Extracted data entries:
- - -
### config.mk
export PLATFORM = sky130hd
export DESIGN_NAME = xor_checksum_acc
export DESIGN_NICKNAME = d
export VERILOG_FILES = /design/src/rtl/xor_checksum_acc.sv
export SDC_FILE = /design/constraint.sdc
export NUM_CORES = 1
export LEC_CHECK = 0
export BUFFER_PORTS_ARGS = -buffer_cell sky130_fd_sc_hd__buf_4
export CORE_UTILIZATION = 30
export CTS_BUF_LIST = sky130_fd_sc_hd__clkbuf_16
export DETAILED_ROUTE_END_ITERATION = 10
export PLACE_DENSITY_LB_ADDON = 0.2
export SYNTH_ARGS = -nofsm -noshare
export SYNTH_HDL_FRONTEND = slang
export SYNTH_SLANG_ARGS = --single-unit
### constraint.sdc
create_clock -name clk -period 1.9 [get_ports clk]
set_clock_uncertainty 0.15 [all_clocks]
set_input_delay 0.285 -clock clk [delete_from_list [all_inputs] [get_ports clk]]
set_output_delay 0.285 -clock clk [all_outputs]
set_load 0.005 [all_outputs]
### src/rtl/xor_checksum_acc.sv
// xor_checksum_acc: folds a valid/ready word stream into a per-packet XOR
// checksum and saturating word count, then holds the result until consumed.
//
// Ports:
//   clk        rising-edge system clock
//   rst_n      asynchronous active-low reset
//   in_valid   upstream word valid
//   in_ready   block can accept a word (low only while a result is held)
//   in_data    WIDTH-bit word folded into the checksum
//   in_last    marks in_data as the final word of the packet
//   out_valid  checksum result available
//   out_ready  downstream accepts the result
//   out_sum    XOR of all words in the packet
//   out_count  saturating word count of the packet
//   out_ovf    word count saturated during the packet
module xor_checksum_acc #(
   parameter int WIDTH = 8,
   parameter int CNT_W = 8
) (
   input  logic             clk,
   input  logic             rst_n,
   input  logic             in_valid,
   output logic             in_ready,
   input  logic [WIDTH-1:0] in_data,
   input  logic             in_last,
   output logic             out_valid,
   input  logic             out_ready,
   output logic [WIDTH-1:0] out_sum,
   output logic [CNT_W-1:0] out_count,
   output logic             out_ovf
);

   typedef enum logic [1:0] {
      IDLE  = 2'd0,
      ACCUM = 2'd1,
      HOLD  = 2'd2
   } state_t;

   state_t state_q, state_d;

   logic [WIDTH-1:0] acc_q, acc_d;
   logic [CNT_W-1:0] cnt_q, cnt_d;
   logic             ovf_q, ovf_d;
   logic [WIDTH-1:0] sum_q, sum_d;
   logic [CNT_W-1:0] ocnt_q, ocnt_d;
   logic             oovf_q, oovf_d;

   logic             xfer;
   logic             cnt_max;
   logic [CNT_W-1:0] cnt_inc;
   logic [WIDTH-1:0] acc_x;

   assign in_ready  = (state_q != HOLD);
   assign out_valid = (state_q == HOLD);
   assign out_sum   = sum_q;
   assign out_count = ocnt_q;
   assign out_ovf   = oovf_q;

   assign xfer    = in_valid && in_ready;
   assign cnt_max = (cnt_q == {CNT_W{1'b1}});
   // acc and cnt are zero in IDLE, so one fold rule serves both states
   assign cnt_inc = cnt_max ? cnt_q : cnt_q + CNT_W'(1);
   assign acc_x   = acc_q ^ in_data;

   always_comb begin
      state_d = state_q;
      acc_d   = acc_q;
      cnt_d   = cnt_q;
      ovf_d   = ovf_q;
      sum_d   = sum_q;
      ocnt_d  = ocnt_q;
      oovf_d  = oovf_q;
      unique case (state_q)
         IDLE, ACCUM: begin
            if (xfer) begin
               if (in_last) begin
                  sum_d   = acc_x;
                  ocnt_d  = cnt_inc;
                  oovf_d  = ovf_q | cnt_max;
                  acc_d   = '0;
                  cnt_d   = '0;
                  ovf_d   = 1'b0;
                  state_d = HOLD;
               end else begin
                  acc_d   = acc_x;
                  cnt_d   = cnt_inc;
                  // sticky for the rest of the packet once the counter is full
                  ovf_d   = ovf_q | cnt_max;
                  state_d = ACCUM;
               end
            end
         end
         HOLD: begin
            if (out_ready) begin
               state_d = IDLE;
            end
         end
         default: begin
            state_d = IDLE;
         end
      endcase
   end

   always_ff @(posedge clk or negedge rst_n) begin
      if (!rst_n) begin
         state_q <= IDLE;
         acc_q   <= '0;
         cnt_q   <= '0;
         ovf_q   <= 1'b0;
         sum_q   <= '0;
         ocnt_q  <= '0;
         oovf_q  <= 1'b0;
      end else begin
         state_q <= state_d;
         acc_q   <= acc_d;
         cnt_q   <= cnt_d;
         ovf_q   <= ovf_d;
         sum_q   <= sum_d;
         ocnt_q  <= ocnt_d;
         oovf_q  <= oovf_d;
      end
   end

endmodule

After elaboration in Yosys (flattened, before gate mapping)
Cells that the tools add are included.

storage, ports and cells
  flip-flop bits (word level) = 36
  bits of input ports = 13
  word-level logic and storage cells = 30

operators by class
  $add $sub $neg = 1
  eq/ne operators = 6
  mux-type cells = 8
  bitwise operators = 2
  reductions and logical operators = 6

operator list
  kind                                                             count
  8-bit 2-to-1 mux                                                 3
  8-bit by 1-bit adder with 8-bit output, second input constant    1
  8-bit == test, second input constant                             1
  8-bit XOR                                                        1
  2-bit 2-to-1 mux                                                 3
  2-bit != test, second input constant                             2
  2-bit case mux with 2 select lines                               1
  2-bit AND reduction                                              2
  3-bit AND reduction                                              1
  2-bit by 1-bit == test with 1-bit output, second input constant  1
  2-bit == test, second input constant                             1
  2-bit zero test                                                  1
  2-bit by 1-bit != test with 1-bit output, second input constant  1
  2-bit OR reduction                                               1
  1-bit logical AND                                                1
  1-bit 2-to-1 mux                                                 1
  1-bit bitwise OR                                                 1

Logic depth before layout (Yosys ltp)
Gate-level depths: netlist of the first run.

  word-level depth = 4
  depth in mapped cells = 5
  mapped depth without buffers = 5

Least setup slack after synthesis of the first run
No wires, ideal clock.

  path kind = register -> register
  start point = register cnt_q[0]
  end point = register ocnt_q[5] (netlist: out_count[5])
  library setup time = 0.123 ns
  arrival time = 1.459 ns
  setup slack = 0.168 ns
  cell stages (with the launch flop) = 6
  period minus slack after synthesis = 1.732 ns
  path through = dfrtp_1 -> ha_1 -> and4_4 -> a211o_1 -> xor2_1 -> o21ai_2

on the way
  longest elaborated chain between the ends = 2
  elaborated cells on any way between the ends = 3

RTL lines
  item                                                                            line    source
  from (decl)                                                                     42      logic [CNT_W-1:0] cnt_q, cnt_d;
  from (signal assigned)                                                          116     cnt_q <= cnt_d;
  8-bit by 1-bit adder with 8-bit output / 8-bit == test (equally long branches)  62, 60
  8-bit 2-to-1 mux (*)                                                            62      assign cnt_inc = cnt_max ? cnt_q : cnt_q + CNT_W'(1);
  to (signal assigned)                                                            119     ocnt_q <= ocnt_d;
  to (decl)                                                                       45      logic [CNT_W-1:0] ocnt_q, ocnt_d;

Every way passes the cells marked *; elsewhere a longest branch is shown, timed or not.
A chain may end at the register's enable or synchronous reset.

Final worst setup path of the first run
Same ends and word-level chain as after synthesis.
- - -
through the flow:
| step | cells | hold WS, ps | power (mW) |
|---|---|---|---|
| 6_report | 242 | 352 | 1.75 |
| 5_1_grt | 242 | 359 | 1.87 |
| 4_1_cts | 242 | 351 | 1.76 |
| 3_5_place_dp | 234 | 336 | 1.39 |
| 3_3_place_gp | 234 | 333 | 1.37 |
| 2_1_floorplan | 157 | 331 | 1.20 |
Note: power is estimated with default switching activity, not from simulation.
- - -
> REQUIRED WORK:
Where a line of the records holds the word "power", copy that line.

> TASK RESULT:
| step | cells | hold WS, ps | power (mW) |
Note: power is estimated with default switching activity, not from simulation.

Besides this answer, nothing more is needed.